UK Provides No Public Funding for Genentech’s Avastin Users
The
Financial Times “A dose of reality” explores the controversy over the British National Health Service (NHS) refusal to pay for medical services for patients that use certain high cost drugs. The National Institute for Clinical Excellence (NICE) advises the NHS on the cost-benefit of drugs. Genentech’s (DNA) Avastin cancer treatment is approved for sale in the UK, but NICE has determined that it is not cost effective.
The first issue is whether the NHS should provide medical services for cancer patients willing to pay for Avastin or other high cost drugs themselves. Alan Johnson (health secretary) pledged to review “top-up payments”. Previously, he contended that the practice would break the NHS principle of equal access. The British have always had a parallel private health insurance system and private doctors and hospitals for those that could afford to pay up.
The second issue that the FT surfaced is whether cost-benefit stifles innovation. Harpal Kumar, head of charity Cancer Research states that most cancers are cured through surgery and radiation – not drugs. NICE agrees, and further states that advanced drugs only extend life by a few months.
The biotechnology industry counters that they must be paid huge sums for small innovations to promote expensive research. Progress is in slow and steady steps, with very few dramatic breakthroughs. The industry claims that traditional cost-benefits should not apply.
I gained an important insight into our own American health system. It seems that Americans have only two choices in health insurance: all-inclusive, catastrophic insurance and limited benefit plans. Both types of insurance typically include high cost hospital administered drugs. The only difference is that limited benefit plans have a lifetime cap of $30,000 to $50,000.

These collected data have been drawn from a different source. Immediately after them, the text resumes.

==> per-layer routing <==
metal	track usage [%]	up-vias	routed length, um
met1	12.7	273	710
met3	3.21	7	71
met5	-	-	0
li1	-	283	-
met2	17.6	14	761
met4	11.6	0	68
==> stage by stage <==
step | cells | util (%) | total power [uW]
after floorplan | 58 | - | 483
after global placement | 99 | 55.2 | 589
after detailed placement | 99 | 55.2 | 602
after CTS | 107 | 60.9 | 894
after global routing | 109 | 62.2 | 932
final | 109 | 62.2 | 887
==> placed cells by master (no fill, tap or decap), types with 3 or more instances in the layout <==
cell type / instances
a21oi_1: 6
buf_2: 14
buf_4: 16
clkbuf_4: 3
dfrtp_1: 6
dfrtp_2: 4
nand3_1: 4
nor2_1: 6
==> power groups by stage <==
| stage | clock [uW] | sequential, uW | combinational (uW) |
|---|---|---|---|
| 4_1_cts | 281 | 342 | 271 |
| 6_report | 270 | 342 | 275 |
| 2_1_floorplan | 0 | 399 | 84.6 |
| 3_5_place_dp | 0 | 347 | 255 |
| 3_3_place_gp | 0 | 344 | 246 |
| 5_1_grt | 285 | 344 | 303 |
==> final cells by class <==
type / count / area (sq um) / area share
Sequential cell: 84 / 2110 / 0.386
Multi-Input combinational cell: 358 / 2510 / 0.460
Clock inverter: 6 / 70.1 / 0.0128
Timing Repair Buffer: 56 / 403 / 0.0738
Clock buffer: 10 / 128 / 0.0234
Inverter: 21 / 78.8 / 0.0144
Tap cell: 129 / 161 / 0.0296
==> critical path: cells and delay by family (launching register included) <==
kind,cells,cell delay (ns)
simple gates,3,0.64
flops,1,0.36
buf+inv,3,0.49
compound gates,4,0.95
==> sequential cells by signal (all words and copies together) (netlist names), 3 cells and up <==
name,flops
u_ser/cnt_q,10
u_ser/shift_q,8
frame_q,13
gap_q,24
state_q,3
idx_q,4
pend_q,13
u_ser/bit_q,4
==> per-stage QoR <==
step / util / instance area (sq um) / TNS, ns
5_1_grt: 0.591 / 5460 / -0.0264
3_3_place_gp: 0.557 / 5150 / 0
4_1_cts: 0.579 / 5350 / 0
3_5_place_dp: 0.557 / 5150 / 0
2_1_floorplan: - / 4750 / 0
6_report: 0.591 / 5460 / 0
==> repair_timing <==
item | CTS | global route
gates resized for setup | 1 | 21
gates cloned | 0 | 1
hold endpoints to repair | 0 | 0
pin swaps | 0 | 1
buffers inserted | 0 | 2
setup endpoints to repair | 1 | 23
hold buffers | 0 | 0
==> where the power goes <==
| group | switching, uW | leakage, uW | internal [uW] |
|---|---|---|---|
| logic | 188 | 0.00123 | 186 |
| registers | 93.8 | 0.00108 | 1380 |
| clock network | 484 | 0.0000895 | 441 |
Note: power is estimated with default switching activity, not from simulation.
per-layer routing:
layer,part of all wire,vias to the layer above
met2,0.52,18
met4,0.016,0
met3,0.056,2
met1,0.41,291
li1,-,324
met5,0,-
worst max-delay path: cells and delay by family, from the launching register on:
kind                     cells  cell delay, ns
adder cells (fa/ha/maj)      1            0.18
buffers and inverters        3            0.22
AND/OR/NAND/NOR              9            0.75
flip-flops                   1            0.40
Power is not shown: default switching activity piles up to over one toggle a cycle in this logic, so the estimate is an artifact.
$ cat src/rtl/serial_subtractor_if.sv
// Handshake and operand/result bundle for the bit-serial subtractor.
// The controller side uses the master modport, the subtractor the slave modport.
interface serial_subtractor_if #(
  parameter int WIDTH = 8
);
  logic             start;
  logic [WIDTH-1:0] a;
  logic [WIDTH-1:0] b;
  logic             borrow_in;
  logic             busy;
  logic             done;
  logic [WIDTH-1:0] diff;
  logic             borrow_out;
  logic             overflow;

  modport master (
    output start, a, b, borrow_in,
    input  busy, done, diff, borrow_out, overflow
  );

  modport slave (
    input  start, a, b, borrow_in,
    output busy, done, diff, borrow_out, overflow
  );
endinterface

$ cat src/rtl/serial_subtractor.sv
// Bit-serial two's-complement subtractor: diff = a - b - borrow_in, LSB first,
// one full-subtractor cell plus a borrow flop, with a start/busy/done handshake.
module serial_subtractor #(
  parameter int WIDTH = 8
) (
  input  logic               clk,
  input  logic               rst_n,
  serial_subtractor_if.slave bus
);

  localparam int               CNT_W    = (WIDTH > 2) ? $clog2(WIDTH) : 1;
  localparam logic [CNT_W-1:0] LAST_BIT = CNT_W'(WIDTH - 1);

  typedef enum logic [1:0] {
    IDLE = 2'd0,
    RUN  = 2'd1,
    DONE = 2'd2
  } state_t;

  state_t           state_q,      state_d;
  logic [CNT_W-1:0] cnt_q,        cnt_d;
  logic [WIDTH-1:0] a_sr_q,       a_sr_d;
  logic [WIDTH-1:0] b_sr_q,       b_sr_d;
  logic [WIDTH-1:0] work_q,       work_d;
  logic             br_q,         br_d;
  logic             busy_q,       busy_d;
  logic             done_q,       done_d;
  logic [WIDTH-1:0] diff_q,       diff_d;
  logic             borrow_out_q, borrow_out_d;
  logic             overflow_q,   overflow_d;

  logic             d_bit;
  logic             br_next;
  logic [WIDTH-1:0] work_shift;

  // Full-subtractor cell: returns {borrow_out, difference}.
  function automatic logic [1:0] full_sub(input logic x, input logic y, input logic bi);
    logic bo;
    logic d;
    d  = x ^ y ^ bi;
    bo = (~x & y) | (~(x ^ y) & bi);
    return {bo, d};
  endfunction

  always_comb begin
    {br_next, d_bit} = full_sub(a_sr_q[0], b_sr_q[0], br_q);
    work_shift       = {d_bit, work_q[WIDTH-1:1]};
  end

  always_comb begin
    state_d      = state_q;
    cnt_d        = cnt_q;
    a_sr_d       = a_sr_q;
    b_sr_d       = b_sr_q;
    work_d       = work_q;
    br_d         = br_q;
    busy_d       = busy_q;
    done_d       = 1'b0;
    diff_d       = diff_q;
    borrow_out_d = borrow_out_q;
    overflow_d   = overflow_q;

    unique case (state_q)
      IDLE, DONE: begin
        if (bus.start) begin
          state_d = RUN;
          a_sr_d  = bus.a;
          b_sr_d  = bus.b;
          br_d    = bus.borrow_in;
          work_d  = '0;
          cnt_d   = '0;
          busy_d  = 1'b1;
        end else begin
          state_d = IDLE;
        end
      end

      RUN: begin
        a_sr_d = a_sr_q >> 1;
        b_sr_d = b_sr_q >> 1;
        br_d   = br_next;
        work_d = work_shift;
        if (cnt_q == LAST_BIT) begin
          // Last bit: br_q is the borrow into the MSB, br_next the borrow out.
          state_d      = DONE;
          busy_d       = 1'b0;
          done_d       = 1'b1;
          diff_d       = work_shift;
          borrow_out_d = br_next;
          overflow_d   = br_q ^ br_next;
        end else begin
          cnt_d = cnt_q + CNT_W'(1);
        end
      end

      default: begin
        state_d = IDLE;
        busy_d  = 1'b0;
      end
    endcase
  end

  always_ff @(posedge clk or negedge rst_n) begin
    if (!rst_n) begin
      state_q      <= IDLE;
      cnt_q        <= '0;
      a_sr_q       <= '0;
      b_sr_q       <= '0;
      work_q       <= '0;
      br_q         <= 1'b0;
      busy_q       <= 1'b0;
      done_q       <= 1'b0;
      diff_q       <= '0;
      borrow_out_q <= 1'b0;
      overflow_q   <= 1'b0;
    end else begin
      state_q      <= state_d;
      cnt_q        <= cnt_d;
      a_sr_q       <= a_sr_d;
      b_sr_q       <= b_sr_d;
      work_q       <= work_d;
      br_q         <= br_d;
      busy_q       <= busy_d;
      done_q       <= done_d;
      diff_q       <= diff_d;
      borrow_out_q <= borrow_out_d;
      overflow_q   <= overflow_d;
    end
  end

  assign bus.busy       = busy_q;
  assign bus.done       = done_q;
  assign bus.diff       = diff_q;
  assign bus.borrow_out = borrow_out_q;
  assign bus.overflow   = overflow_q;

endmodule

$ cat src/flat_wrapper.sv
// flat-port wrapper written by rule: the top's interface ports become plain ports
module serial_subtractor_flat 
#(
  parameter int WIDTH = 8
)
  (clk, rst_n, bus_start, bus_a, bus_b, bus_borrow_in, bus_busy, bus_done, bus_diff, bus_borrow_out, bus_overflow);
  serial_subtractor_if #(.WIDTH(WIDTH)) bus_i ();
  input  logic clk;
  input  logic rst_n;
  input wire logic [$bits(bus_i.start)-1:0] bus_start;
  input wire logic [$bits(bus_i.a)-1:0] bus_a;
  input wire logic [$bits(bus_i.b)-1:0] bus_b;
  input wire logic [$bits(bus_i.borrow_in)-1:0] bus_borrow_in;
  output wire logic [$bits(bus_i.busy)-1:0] bus_busy;
  output wire logic [$bits(bus_i.done)-1:0] bus_done;
  output wire logic [$bits(bus_i.diff)-1:0] bus_diff;
  output wire logic [$bits(bus_i.borrow_out)-1:0] bus_borrow_out;
  output wire logic [$bits(bus_i.overflow)-1:0] bus_overflow;
  assign bus_i.start = bus_start;
  assign bus_i.a = bus_a;
  assign bus_i.b = bus_b;
  assign bus_i.borrow_in = bus_borrow_in;
  assign bus_busy = bus_i.busy;
  assign bus_done = bus_i.done;
  assign bus_diff = bus_i.diff;
  assign bus_borrow_out = bus_i.borrow_out;
  assign bus_overflow = bus_i.overflow;
  serial_subtractor #(.WIDTH(WIDTH)) u_core (.clk(clk), .rst_n(rst_n), .bus(bus_i));
endmodule
$ cat config.mk
export PLATFORM = sky130hd
export DESIGN_NAME = serial_subtractor_flat
export DESIGN_NICKNAME = d
export VERILOG_FILES = /design/src/rtl/serial_subtractor_if.sv /design/src/rtl/serial_subtractor.sv /design/src/flat_wrapper.sv
export SDC_FILE = /design/constraint.sdc
export NUM_CORES = 1
export LEC_CHECK = 0
export CORE_MARGIN = 8
export CORE_UTILIZATION = 55
export CTS_BUF_LIST = sky130_fd_sc_hd__clkbuf_8
export CTS_CLUSTER_SIZE = 25
export DETAILED_ROUTE_END_ITERATION = 16
export PLACE_DENSITY = 0.84
export SLEW_MARGIN = 40
export SYNTH_ARGS = -nofsm -noshare
export SYNTH_HDL_FRONTEND = slang
export SYNTH_SLANG_ARGS = --single-unit
$ cat constraint.sdc
create_clock -name clk -period 1.6 [get_ports clk]
set_clock_uncertainty 0.05 [all_clocks]
set_input_delay 0.4 -clock clk [delete_from_list [all_inputs] [get_ports clk]]
set_output_delay 0.4 -clock clk [all_outputs]
set_load 0.1 [all_outputs]
==> results of run 1 <==
## flip-flops by register name, indices dropped and copies added (netlist names)
name	cells
u_core.bus.diff	8
u_core.a_sr_q	8
u_core.work_q	7
u_core.b_sr_q	8
u_core.bus.busy	1
u_core.bus.overflow	1
u_core.bus.done	1
u_core.state_q	2
u_core.cnt_q	3
u_core.br_q	1
u_core.bus.borrow_out	1
## where the power goes
| group | leakage [nW] | internal, mW | switching, mW |
|---|---|---|---|
| Combinational | 0.623 | 1.46 | 1.73 |
| Sequential | 0.509 | 1.50 | 0.460 |
| Clock | 0.0481 | 0.309 | 0.379 |
| Total | 1.18 | 3.28 | 2.57 |
## cells in the mapped netlist (2+ instances only)
library cell and number:
mux2_4 6, dfrtp_1 41, a22o_1 8, buf_6 3, ha_1 2, nor2b_1 15, nand3_1 4, mux2_2 11
o211ai_1 2, a21oi_1 15, inv_1 4, o21ai_0 5, nand2_1 7, mux2i_1 16, buf_4 3, a211oi_1 15
xor2_1 2, nor2_2 2, buf_2 4
## cells by family after synthesis
logic type / count (synthesis)
buffers and inverters: 17
adder cells (fa/ha/maj): 3
multiplexers: 33
AND/OR/NAND/NOR: 30
flip-flops: 41
AO/OA/AOI/OAI: 45
XOR/XNOR: 2
## metrics by stage
| step | cell area, um^2 | util |
|---|---|---|
| 6_report | 2680 | 0.738 |
| 5_1_grt | 2680 | 0.738 |
| 4_1_cts | 2650 | 0.729 |
| 3_5_place_dp | 2530 | 0.697 |
| 3_3_place_gp | 2530 | 0.697 |
| 2_1_floorplan | 2050 | - |
## area by class of cell
| class | instances | area, um^2 |
|---|---|---|
| multi-input cells | 114 | 930 |
| fillers | 251 | 951 |
| repair buffers | 47 | 561 |
| clock inverters | 3 | 22.5 |
| inverters | 4 | 15.0 |
| well taps | 48 | 60.1 |
| clock buffers | 5 | 68.8 |
| flip-flops and latches | 41 | 1030 |
## worst max-delay path: cells and delay by family (launching register included)
kind / cells / cell delay [ps]
buffers and inverters: 1 / 60
AOI/OAI and AO/OA: 1 / 180
adders and majority gates: 1 / 500
muxes: 1 / 270
DFF: 1 / 400
## routing by layer
layer | vias up | share of wire | track usage
li1 | 698 | - | -
met1 | 744 | 0.41 | 0.157
met2 | 37 | 0.52 | 0.287
met3 | 5 | 0.052 | 0.0559
met4 | 0 | 0.013 | 0.0509
met5 | - | 0 | 0
## final timing paths
path,endpoint
max,u_core.work_q[7]$_DFFE_PN0P_
min,u_core.work_q[1]$_DFFE_PN0P_
max reg2reg,u_core.work_q[7]$_DFFE_PN0P_
min reg2reg,u_core.work_q[1]$_DFFE_PN0P_
max in group asynchronous,u_core.b_sr_q[3]$_DFFE_PN0P_
min in group asynchronous,u_core.bus.diff[3]$_DFFE_PN0P_
## timing repair
| item | 4_1_cts | 5_1_grt |
|---|---|---|
| setup buffers | 2 | 2 |
| resized for setup | 0 | 3 |
| hold buffers | 1 | 0 |
| endpoints found under the setup margin | 2 | 9 |
| gates cloned | 0 | 1 |
| endpoints found under the hold margin | 2 | 0 |
| pin swaps | 0 | 1 |
==> flow_summary.ini, run 1 <==
[critical_path]
reg2reg_slack_ps = 20
worst_r2r_startpoint = u_core.br_q$_DFFE_PN0P_
worstPathCellList = inv_2, fa_1, mux2_2, a22o_1
r2r_cells = 4
crit_path_start = u_core.br_q$_DFFE_PN0P_
crit_type = flip-flop to flip-flop
cp.required_ps = 1750
critPathSlowestCell = fa_1
critPathMaxStageDelay_ps = 500
cp-end-kind = flip-flop
worstPathArrival_ps = 1720
cp_max_fo = 3
cp-start-kind = flip-flop

[clocking]
cts_tree = built
root_buffer = clkbuf_8
cts_buffers = 5
cts.sinks = 41
clk_path_buf_depth = 2
htreeDepth = 2
cts.clk_slew.worst_paths_ps = 90
clock_latency_ps = 300

[timing]
fin_ws_ps = 23.1
tns_ps = 0
finalHoldViolations = 0
min_period_ps = 1580
setup_viol = 0
post-route-period-util = 0.986
max-slew-margin-rel = 0.675
maxSlewViolCount = 0
whs_ps = 495
max_freq_mhz = 634
worst_slew_pin_slew_ps = 487

[finish]
mostFrequentLayoutCells = dfrtp_1, clkdlybuf4s50_1, mux2i_1
nets = 236
n_antenna_cell = 0
synthToLayoutAreaGrowth_pct = 30.8
drive_gt1_frac = 0.276
final_common_cell = dfrtp_1
stdcell_count = 262

[route]
dr.pass1.iters = 5
drt_iter0_drc = 119
wl_per_cell_um = 17.2
drtAntennaViolNets = 0
drc = 0
viasPerCell = 5.66
num_vias = 1484
routed_wl_mm = 4.52

[global_route]
grtUsageTotal = 0.155
grt_pass1_vias = 1617
gr-total-overflow = 0
grt_start_max_net_pins = 34
grt_pass1_wl_mm = 7.53
antenna_found_initial = 0

[placed_design]
place_inst = 248
place.gp.congestion = 0.738
io_buffers = 31
dp_slack_ps = -224
hpwl_mm = 3.21

[yosys]
async_flop_share = 1.00
synth.area.mux_share = 0.182
synthesis.area_um2 = 2050
synth_cells = 171
yosysSeqAreaShare = 0.500
synth_edf_count = 0
synth-simple-area-share = 0.0860
synth_top_family_by_area = multiplexers
yosys-top-cells-area = dfrtp_1, mux2i_1, mux2_2, a211oi_1, nor2b_1
synth_area_leader_cell = dfrtp_1
synth_top_area_frac = 0.500
synthXorXnorAreaFrac = 0.00854
syn_avg_cell_area_um2 = 12.0
synthAdderAreaFrac = 0.0220
synth-main-ff-cell = dfrtp_1
synth-warning-count = 0
syn_nets = 194
synth_compound_area_frac = 0.145
synth-seq-cells = 41
ys_types = 25

[die]
ios = 32
rows = 22
die_x_um = 77.1
core_um2 = 3630
die-area_um2 = 5940
initial_core_util = 0.564
fp.dieH_um = 77.1

[min_path]
hold-path-cell-count = 1
min_from = u_core.work_q[1]$_DFFE_PN0P_
hold_path.class = flip-flop to flip-flop

[power]
power_mw = 5.85
p_per_area_nw_per_um2 = 2180
peakVddDrop_mv = 1.12
leakagePower_nw = 1.18

[outcome]
status = finished clean

[flow_run]
cap_violations = 0
(Power assumes the default switching activity.)
[config.mk]
export PLATFORM = sky130hd
export DESIGN_NAME = sensor_conditioner
export DESIGN_NICKNAME = d
export VERILOG_FILES = /design/src/rtl/sensor_conditioner.sv
export SDC_FILE = /design/constraint.sdc
export NUM_CORES = 1
export LEC_CHECK = 0
export ABC_AREA = 1
export BUFFER_PORTS_ARGS = -buffer_cell sky130_fd_sc_hd__buf_2
export CAP_MARGIN = 0
export CORE_MARGIN = 2
export CORE_UTILIZATION = 45
export CTS_BUF_LIST = sky130_fd_sc_hd__clkbuf_16
export DETAILED_ROUTE_END_ITERATION = 10
export PLACE_DENSITY_LB_ADDON = 0.25
export SLEW_MARGIN = 0
export SYNTH_ARGS = -nofsm -noshare
export SYNTH_HDL_FRONTEND = slang
export SYNTH_HIERARCHICAL = 1
export SYNTH_SLANG_ARGS = --single-unit
[constraint.sdc]
create_clock -name clk -period 1.9 [get_ports clk]
set_input_delay 0.19 -clock clk [delete_from_list [all_inputs] [get_ports clk]]
set_output_delay 0.19 -clock clk [all_outputs]
set_load 0.005 [all_outputs]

We Americans would be better served if our private health insurers adapted a cost-benefit based third option. This middle ground modeled after the British system would be far better than low lifetime caps. Give insurance buyers the option of foregoing extremely expensive end of life treatments for substantially lower premiums. The side benefit is that eliminating high cost drugs from most insurance plans would force these drugs to be more competitively priced.
I know critics will complain that I am proposing a two-tier healthcare system, where only the wealthy get advanced treatments. I say “get real”- all or nothing is certainly not working.